The $500m gift that doesn’t keep on giving

It’s Christmas time which can only mean one thing in the world of cyber security – festive-related scams.  It amazes me how many of my normally sensible friends somehow lose their sense of due diligence when presented with offers that simply look too good to be true on Social Media.

If someone we’d never met before came up to us in the street as we were doing our Christmas shopping and offered us $5,000 simply because they were feeling generous, we’d be very sceptical indeed.  But it appears that if that stranger appears to be a famous brand or a celebrity online, then all sense of precaution goes out of the window.

This week a scam was uncovered on Instagram that beggar’s belief, yet thousands seem to have been hoodwinked into giving away personal details.  Oprah Winfrey has over 40m followers on Twitter and around 11.3m on Instagram and is considered to be one of the most successful media stars in the US.  But would she really be giving away $500m to random followers on Social Media?  Well yes, if you believed the Instagram account @OwnChristmas.  To add some “authenticity” to the giveaway, a doctored Twitter message was added to the page, supposedly showing the promise to give away the cash from Winfrey’s verified Twitter account.

All you needed to do to get the cash was to send OwnChristmas their personal details including bank usernames.  It is unknown how many followed the instructions before the account was identified and removed from Instagram but significant damage could have been done.

It wasn’t only Oprah who was giving away cash to complete strangers – boxer Floyd Mayweather apparently was going to give $1,000 to the first fifty thousand followers of his new Instagram account – all people needed to do was follow him and send him a Direct Message as to how the money was to be paid, or in other words, to give a complete stranger your bank account details.  Whilst Mayweather is a successful sportsman, who motivation would be have to give complete strangers $50million?

Another ‘too good to be true’ offer that I saw this week was a free holiday for four to Hawaii, provided by First Choice on Facebook.  Now, there is a very well-known and successful holiday company called First Choice Holidays that has been operating for years in the UK.  This wasn’t anything to do with them, but the wording of the advert suggested it was something that one of their High Street stores was offering.  All you had to do was ‘like’ the offer, add a positive comment and someone would be in touch to confirm your entry via email.  The ad soon disappeared so we don’t know what the ultimate aim of those behind the scam were – it may have been simply to harvest some personal details that could be sold on, or they may have approach numerous ‘participants’ congratulating them on their win and asking for an admin fee to process the holiday.

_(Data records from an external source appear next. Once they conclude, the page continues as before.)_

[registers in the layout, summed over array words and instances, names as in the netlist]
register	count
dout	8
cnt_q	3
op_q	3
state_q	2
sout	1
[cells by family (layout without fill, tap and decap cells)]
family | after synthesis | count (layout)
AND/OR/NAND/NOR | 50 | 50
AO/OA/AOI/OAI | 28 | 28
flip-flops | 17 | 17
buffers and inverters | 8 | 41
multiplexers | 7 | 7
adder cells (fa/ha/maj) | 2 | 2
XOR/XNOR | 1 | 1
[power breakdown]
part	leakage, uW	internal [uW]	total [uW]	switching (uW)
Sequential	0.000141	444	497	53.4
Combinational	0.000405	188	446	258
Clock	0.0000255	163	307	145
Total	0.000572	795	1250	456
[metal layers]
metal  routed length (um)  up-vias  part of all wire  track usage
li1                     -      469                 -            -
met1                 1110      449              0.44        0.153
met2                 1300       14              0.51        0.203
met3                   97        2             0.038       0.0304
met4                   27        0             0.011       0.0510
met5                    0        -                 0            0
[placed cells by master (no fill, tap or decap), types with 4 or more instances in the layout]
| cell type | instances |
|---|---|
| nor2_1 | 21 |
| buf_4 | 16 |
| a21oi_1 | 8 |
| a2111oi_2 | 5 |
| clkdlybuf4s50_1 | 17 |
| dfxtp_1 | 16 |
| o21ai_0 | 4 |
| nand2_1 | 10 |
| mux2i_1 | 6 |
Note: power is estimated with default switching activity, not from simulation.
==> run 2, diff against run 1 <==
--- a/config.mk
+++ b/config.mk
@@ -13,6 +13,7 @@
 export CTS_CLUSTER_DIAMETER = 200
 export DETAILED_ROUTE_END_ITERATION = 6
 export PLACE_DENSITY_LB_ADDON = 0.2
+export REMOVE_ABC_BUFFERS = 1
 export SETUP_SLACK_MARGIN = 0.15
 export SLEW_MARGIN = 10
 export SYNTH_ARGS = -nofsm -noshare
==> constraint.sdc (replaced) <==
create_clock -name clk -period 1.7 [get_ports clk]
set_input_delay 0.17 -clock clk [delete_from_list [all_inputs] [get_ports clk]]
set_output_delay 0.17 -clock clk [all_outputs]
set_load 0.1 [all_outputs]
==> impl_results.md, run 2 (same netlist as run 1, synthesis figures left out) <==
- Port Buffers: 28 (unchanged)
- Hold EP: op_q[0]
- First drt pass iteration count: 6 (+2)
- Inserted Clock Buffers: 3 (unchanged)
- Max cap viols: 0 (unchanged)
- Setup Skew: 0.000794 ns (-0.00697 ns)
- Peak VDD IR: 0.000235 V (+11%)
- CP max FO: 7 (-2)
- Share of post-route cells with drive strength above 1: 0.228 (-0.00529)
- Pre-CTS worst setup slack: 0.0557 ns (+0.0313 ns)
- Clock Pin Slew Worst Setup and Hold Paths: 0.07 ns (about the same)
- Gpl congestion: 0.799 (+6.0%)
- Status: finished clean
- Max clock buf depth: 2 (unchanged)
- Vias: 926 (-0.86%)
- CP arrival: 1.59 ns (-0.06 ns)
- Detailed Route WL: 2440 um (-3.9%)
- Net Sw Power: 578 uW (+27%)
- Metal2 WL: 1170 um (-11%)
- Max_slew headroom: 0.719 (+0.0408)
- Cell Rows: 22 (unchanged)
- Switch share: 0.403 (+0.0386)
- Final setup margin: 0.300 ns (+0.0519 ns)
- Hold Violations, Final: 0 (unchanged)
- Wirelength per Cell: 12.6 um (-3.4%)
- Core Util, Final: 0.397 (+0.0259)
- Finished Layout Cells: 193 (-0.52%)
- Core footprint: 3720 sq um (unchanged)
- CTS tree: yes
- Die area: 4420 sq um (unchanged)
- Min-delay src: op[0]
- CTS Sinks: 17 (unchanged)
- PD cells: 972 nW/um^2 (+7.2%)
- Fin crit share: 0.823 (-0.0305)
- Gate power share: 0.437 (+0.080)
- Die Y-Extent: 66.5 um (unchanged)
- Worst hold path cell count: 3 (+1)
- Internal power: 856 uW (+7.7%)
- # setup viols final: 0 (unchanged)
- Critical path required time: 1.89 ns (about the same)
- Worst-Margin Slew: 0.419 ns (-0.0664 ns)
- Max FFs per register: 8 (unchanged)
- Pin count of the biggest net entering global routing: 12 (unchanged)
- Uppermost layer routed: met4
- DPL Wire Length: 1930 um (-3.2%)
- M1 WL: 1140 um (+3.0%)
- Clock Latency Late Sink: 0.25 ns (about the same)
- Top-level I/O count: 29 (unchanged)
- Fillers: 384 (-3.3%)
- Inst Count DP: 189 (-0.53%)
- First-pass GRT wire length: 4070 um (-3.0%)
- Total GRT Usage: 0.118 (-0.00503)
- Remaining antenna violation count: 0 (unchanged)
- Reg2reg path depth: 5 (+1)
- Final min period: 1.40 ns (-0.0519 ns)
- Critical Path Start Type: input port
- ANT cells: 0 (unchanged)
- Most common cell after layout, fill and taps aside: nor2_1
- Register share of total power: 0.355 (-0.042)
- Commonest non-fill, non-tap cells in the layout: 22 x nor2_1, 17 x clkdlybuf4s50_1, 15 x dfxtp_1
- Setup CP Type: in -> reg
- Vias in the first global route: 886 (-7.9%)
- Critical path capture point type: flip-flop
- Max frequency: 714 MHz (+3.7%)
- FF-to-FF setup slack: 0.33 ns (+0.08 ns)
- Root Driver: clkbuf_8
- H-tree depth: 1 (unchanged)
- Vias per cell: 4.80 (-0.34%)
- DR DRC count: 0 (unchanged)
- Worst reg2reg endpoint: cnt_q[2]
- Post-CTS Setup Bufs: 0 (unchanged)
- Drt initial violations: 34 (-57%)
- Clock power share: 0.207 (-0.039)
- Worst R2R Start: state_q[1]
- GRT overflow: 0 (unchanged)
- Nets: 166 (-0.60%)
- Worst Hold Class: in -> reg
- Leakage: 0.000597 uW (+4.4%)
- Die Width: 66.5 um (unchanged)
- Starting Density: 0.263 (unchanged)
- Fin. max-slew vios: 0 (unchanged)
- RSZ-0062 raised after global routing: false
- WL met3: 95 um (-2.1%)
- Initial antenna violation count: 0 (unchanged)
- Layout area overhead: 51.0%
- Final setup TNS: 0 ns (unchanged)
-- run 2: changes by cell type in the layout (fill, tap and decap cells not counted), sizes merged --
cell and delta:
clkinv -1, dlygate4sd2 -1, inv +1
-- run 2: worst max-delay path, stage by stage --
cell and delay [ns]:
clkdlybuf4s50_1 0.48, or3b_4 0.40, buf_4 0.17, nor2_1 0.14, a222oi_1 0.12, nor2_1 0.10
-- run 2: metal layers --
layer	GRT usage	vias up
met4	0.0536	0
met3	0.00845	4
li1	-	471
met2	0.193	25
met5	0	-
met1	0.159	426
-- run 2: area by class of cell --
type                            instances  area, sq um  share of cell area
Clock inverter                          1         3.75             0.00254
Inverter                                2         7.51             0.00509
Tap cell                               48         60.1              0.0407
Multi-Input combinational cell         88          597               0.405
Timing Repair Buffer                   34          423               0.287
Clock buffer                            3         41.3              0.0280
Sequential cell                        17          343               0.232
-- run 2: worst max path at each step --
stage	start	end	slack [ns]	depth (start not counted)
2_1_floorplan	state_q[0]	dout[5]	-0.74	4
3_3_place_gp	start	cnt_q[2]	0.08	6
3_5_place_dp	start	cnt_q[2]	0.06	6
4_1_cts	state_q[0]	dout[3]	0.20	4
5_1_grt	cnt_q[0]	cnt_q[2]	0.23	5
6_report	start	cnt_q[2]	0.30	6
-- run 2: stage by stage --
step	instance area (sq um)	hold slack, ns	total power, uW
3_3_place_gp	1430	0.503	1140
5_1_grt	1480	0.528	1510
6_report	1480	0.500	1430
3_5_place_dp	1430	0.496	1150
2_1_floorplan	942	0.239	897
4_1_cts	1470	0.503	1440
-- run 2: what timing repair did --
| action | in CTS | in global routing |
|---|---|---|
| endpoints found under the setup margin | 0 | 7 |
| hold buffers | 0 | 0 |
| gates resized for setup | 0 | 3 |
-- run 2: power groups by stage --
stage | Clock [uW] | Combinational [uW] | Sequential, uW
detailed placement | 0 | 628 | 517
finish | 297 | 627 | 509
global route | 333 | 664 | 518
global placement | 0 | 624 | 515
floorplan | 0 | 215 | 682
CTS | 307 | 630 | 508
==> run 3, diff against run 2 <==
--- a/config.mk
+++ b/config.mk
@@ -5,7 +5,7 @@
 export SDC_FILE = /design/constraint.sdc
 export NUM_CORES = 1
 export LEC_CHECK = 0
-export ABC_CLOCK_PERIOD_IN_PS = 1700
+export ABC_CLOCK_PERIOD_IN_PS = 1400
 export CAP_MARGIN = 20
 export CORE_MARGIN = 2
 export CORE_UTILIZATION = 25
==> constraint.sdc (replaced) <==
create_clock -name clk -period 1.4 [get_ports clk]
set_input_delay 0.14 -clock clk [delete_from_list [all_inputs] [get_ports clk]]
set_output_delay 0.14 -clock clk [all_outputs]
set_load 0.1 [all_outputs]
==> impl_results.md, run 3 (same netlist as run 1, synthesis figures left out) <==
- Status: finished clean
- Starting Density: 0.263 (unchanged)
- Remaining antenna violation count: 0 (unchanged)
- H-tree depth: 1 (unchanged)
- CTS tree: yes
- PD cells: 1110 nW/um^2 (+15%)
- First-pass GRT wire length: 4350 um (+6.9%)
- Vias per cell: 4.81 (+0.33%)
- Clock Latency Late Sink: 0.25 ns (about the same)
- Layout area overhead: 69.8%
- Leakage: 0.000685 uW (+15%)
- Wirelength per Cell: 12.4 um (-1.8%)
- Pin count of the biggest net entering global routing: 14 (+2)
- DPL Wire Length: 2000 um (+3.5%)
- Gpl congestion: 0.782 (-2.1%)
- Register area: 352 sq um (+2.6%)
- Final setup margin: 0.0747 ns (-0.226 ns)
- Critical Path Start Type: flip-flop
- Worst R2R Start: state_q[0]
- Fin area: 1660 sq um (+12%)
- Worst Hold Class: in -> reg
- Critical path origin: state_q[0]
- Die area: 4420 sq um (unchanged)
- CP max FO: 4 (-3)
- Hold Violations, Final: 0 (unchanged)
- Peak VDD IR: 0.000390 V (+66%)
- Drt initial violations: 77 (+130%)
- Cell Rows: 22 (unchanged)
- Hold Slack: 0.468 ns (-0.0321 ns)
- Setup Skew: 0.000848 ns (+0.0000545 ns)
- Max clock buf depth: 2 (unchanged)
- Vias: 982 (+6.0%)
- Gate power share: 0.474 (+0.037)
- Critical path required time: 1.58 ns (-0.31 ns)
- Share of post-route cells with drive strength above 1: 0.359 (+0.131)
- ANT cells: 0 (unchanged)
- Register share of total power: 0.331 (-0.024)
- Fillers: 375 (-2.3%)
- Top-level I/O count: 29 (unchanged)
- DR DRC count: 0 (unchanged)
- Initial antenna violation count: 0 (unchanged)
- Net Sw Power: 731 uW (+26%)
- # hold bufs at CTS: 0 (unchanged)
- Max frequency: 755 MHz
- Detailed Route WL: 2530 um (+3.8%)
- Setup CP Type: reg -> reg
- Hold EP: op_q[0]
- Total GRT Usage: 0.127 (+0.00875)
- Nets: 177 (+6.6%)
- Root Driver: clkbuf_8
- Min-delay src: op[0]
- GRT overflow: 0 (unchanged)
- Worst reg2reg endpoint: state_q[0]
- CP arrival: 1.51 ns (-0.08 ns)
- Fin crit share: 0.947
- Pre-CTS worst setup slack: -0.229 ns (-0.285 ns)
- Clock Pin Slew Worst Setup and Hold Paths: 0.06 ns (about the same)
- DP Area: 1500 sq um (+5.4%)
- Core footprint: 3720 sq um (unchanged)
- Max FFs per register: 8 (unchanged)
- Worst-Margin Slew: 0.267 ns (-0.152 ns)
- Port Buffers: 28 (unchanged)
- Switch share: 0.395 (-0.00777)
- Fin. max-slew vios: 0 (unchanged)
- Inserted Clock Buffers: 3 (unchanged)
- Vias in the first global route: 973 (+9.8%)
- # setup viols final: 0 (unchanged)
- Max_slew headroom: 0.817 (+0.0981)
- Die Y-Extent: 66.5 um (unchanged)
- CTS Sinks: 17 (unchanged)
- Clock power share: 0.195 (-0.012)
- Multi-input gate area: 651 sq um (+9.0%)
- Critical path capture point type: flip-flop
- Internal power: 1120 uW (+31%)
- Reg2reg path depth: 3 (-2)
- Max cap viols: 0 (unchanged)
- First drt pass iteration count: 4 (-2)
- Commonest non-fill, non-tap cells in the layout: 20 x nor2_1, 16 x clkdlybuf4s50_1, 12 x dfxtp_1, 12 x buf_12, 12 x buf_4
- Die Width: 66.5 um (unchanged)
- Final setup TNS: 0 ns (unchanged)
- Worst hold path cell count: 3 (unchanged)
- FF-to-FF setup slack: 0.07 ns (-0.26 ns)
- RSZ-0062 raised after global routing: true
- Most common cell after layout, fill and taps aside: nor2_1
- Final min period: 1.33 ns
**config.mk**
```make
export PLATFORM = sky130hd
export DESIGN_NAME = makeshift_rr_resp_router
export DESIGN_NICKNAME = d
export VERILOG_FILES = /design/src/rtl/makeshift_rr_resp_router.sv
export SDC_FILE = /design/constraint.sdc
export NUM_CORES = 1
export LEC_CHECK = 0
export BUFFER_PORTS_ARGS = -buffer_cell sky130_fd_sc_hd__buf_2
export CAP_MARGIN = 20
export CORE_MARGIN = 2
export CORE_UTILIZATION = 38
export CTS_CLUSTER_DIAMETER = 60
export CTS_CLUSTER_SIZE = 24
export DETAILED_ROUTE_END_ITERATION = 8
export PLACE_DENSITY = 0.79
export SYNTH_ARGS = -nofsm -noshare
export SYNTH_HDL_FRONTEND = slang
export SYNTH_SLANG_ARGS = --single-unit
```
**constraint.sdc**
```tcl
create_clock -name clk_i -period 2.8 [get_ports clk_i]
set_input_delay 0.14 -clock clk_i [delete_from_list [all_inputs] [get_ports clk_i]]
set_output_delay 0.14 -clock clk_i [all_outputs]
set_load 0.01 [all_outputs]
```
**src/rtl/ccff_loader_pkg.sv**
```systemverilog
// ccff_loader_pkg
//   Shared definitions for the configuration-chain loader:
//   - state_e        : loader FSM state encoding
//   - CRC16_POLY/INIT: CRC-16-CCITT constants used by the readback CRC
//   - crc16_step     : one serial MSB-first CRC update
package ccff_loader_pkg;

  typedef enum logic [1:0] {
    IDLE = 2'd0,
    LOAD = 2'd1,
    DONE = 2'd2
  } state_e;

  localparam logic [15:0] CRC16_POLY = 16'h1021;
  localparam logic [15:0] CRC16_INIT = 16'hFFFF;

  function automatic logic [15:0] crc16_step(input logic [15:0] crc, input logic din);
    logic fb;
    fb = crc[15] ^ din;
    crc16_step = {crc[14:0], 1'b0} ^ (fb ? CRC16_POLY : 16'h0000);
  endfunction

endpackage

```
**src/rtl/ccff_crc16.sv**
```systemverilog
// ccff_crc16
//   Serial CRC-16-CCITT accumulator (MSB-first). init takes priority over en.
//   Ports:
//     prog_clk  in   clock
//     reset     in   synchronous active-high reset (loads CRC16_INIT)
//     init      in   reload CRC16_INIT on the next edge
//     en        in   fold din into the CRC on the next edge
//     din       in   serial data bit
//     crc       out  current CRC value
module ccff_crc16
  import ccff_loader_pkg::*;
(
  input  logic        prog_clk,
  input  logic        reset,
  input  logic        init,
  input  logic        en,
  input  logic        din,
  output logic [15:0] crc
);

  logic [15:0] crc_q;
  logic [15:0] crc_d;

  always_comb begin
    crc_d = crc_q;
    if (init) begin
      crc_d = CRC16_INIT;
    end else if (en) begin
      crc_d = crc16_step(crc_q, din);
    end
  end

  always_ff @(posedge prog_clk) begin
    if (reset) begin
      crc_q <= CRC16_INIT;
    end else begin
      crc_q <= crc_d;
    end
  end

  assign crc = crc_q;

endmodule

```
**src/rtl/ccff_loader.sv**
```systemverilog
// ccff_loader
//   Serialises bitstream words MSB-first onto the configuration flip-flop
//   chain of the tile array, gating prog_clk via ccff_shift_en so the chain
//   only advances on valid bits. Stops after exactly CHAIN_LEN bits.
//   Optional feature macro: CCFF_READBACK_EN adds readback_crc, a CRC-16-CCITT
//   of the bits returning on ccff_tail while the chain shifts.
//   Ports:
//     prog_clk       in   clock
//     reset          in   synchronous active-high reset
//     start          in   begin a load (ignored while loading)
//     cfg_word       in   bitstream word, MSB shifted first
//     cfg_valid      in   cfg_word valid
//     cfg_ready      out  word accepted when cfg_valid && cfg_ready
//     ccff_head      out  serial data into the chain head
//     ccff_shift_en  out  chain captures ccff_head on the next edge when high
//     ccff_tail      in   serial data from the chain tail (readback only)
//     busy           out  load in progress
//     done           out  CHAIN_LEN bits shifted; sticky until start/reset
//     bits_left      out  bits still to shift
//     readback_crc   out  (CCFF_READBACK_EN only) CRC of returned tail bits
//
//   state | meaning
//   IDLE  | after reset, waiting for start
//   LOAD  | fetching words and shifting bits onto the chain
//   DONE  | all CHAIN_LEN bits shifted, waiting for start
module ccff_loader
  import ccff_loader_pkg::*;
#(
  parameter  int CHAIN_LEN = 1024,
  parameter  int WORD_W    = 32,
  localparam int CNT_W     = $clog2(CHAIN_LEN + 1)
) (
  input  logic              prog_clk,
  input  logic              reset,
  input  logic              start,
  input  logic [WORD_W-1:0] cfg_word,
  input  logic              cfg_valid,
  output logic              cfg_ready,
  output logic              ccff_head,
  output logic              ccff_shift_en,
  input  logic              ccff_tail,
  output logic              busy,
  output logic              done,
  output logic [CNT_W-1:0]  bits_left
`ifdef CCFF_READBACK_EN
  ,
  output logic [15:0]       readback_crc
`endif
);

  localparam int SC_W = $clog2(WORD_W + 1);

  state_e            state_q, state_d;
  logic              hold_full_q, hold_full_d;
  logic [WORD_W-1:0] hold_word_q, hold_word_d;
  logic [WORD_W-1:0] shf_word_q, shf_word_d;
  logic [SC_W-1:0]   shf_cnt_q, shf_cnt_d;
  logic [CNT_W-1:0]  bits_left_q, bits_left_d;
  logic              head_q, head_d;
  logic              shift_en_q, shift_en_d;
  logic              done_q, done_d;

  logic start_go;
  logic shifting;
  logic move;
  logic need_more;
  logic ready_int;
  logic accept;

  always_comb begin
    start_go  = start && (state_q != LOAD);
    shifting  = (state_q == LOAD) && (shf_cnt_q != '0) && (bits_left_q != '0);
    move      = hold_full_q &&
                ((shf_cnt_q == '0) || (shifting && (shf_cnt_q == SC_W'(1))));
    // Only fetch while the shifter cannot cover the remaining bits, so no
    // word beyond the end of the chain is ever handshaken.
    need_more = 32'(bits_left_q) > 32'(shf_cnt_q);
    ready_int = (state_q == LOAD) && !hold_full_q && need_more;
    accept    = cfg_valid && ready_int;

    state_d     = state_q;
    hold_full_d = hold_full_q;
    hold_word_d = hold_word_q;
    shf_word_d  = shf_word_q;
    shf_cnt_d   = shf_cnt_q;
    bits_left_d = bits_left_q;
    head_d      = head_q;
    shift_en_d  = 1'b0;
    done_d      = done_q;

    case (state_q)
      IDLE, DONE: begin
        if (start_go) begin
          state_d     = LOAD;
          bits_left_d = CNT_W'(CHAIN_LEN);
          done_d      = 1'b0;
          hold_full_d = 1'b0;
          shf_cnt_d   = '0;
        end
      end
      LOAD: begin
        if (bits_left_q == '0) begin
          // Leftover low bits of the final word are discarded here.
          state_d     = DONE;
          done_d      = 1'b1;
          hold_full_d = 1'b0;
          shf_cnt_d   = '0;
        end else begin
          if (shifting) begin
            head_d      = shf_word_q[WORD_W-1];
            shift_en_d  = 1'b1;
            shf_word_d  = {shf_word_q[WORD_W-2:0], 1'b0};
            shf_cnt_d   = shf_cnt_q - SC_W'(1);
            bits_left_d = bits_left_q - CNT_W'(1);
          end
          if (move) begin
            shf_word_d  = hold_word_q;
            shf_cnt_d   = SC_W'(WORD_W);
            hold_full_d = 1'b0;
          end
          if (accept) begin
            hold_word_d = cfg_word;
            hold_full_d = 1'b1;
          end
        end
      end
      default: begin
        state_d = IDLE;
      end
    endcase
  end

  always_ff @(posedge prog_clk) begin
    if (reset) begin
      state_q     <= IDLE;
      hold_full_q <= 1'b0;
      hold_word_q <= '0;
      shf_word_q  <= '0;
      shf_cnt_q   <= '0;
      bits_left_q <= '0;
      head_q      <= 1'b0;
      shift_en_q  <= 1'b0;
      done_q      <= 1'b0;
    end else begin
      state_q     <= state_d;
      hold_full_q <= hold_full_d;
      hold_word_q <= hold_word_d;
      shf_word_q  <= shf_word_d;
      shf_cnt_q   <= shf_cnt_d;
      bits_left_q <= bits_left_d;
      head_q      <= head_d;
      shift_en_q  <= shift_en_d;
      done_q      <= done_d;
    end
  end

  assign cfg_ready     = ready_int;
  assign ccff_head     = head_q;
  assign ccff_shift_en = shift_en_q;
  assign busy          = (state_q == LOAD);
  assign done          = done_q;
  assign bits_left     = bits_left_q;

`ifdef CCFF_READBACK_EN
  ccff_crc16 u_crc16 (
    .prog_clk (prog_clk),
    .reset    (reset),
    .init     (start_go),
    .en       (shift_en_q),
    .din      (ccff_tail),
    .crc      (readback_crc)
  );
`else
  // Tail is only needed for readback; sink it without adding logic.
  logic unused_tail;
  assign unused_tail = ccff_tail;
`endif

endmodule
```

Unfortunately, it is all too easy to create scams on Social Media with little in the way of verification of adverts and offers.  Fraudsters also buy Social Media followers and likes to give their online presence a sense of authenticity for a few dollars.  Whilst the window of opportunity is normally limited before a tipping point of complaints force the Social Media networks to remove the offending adverts, all they need are a few to bite and submit personal or even financial details and they will be in significant profit.

Whilst many well-known brands will actively use Social Media to engage with customers, and many will offer competitions to build their social media footprint, they will never ask for information such as bank account details or usernames and passwords.  Always ask yourself if it’s too good to be true, and if it is then it is more than likely to be a scam.

Just because it is the season of giving, do not be one of those who are taken in.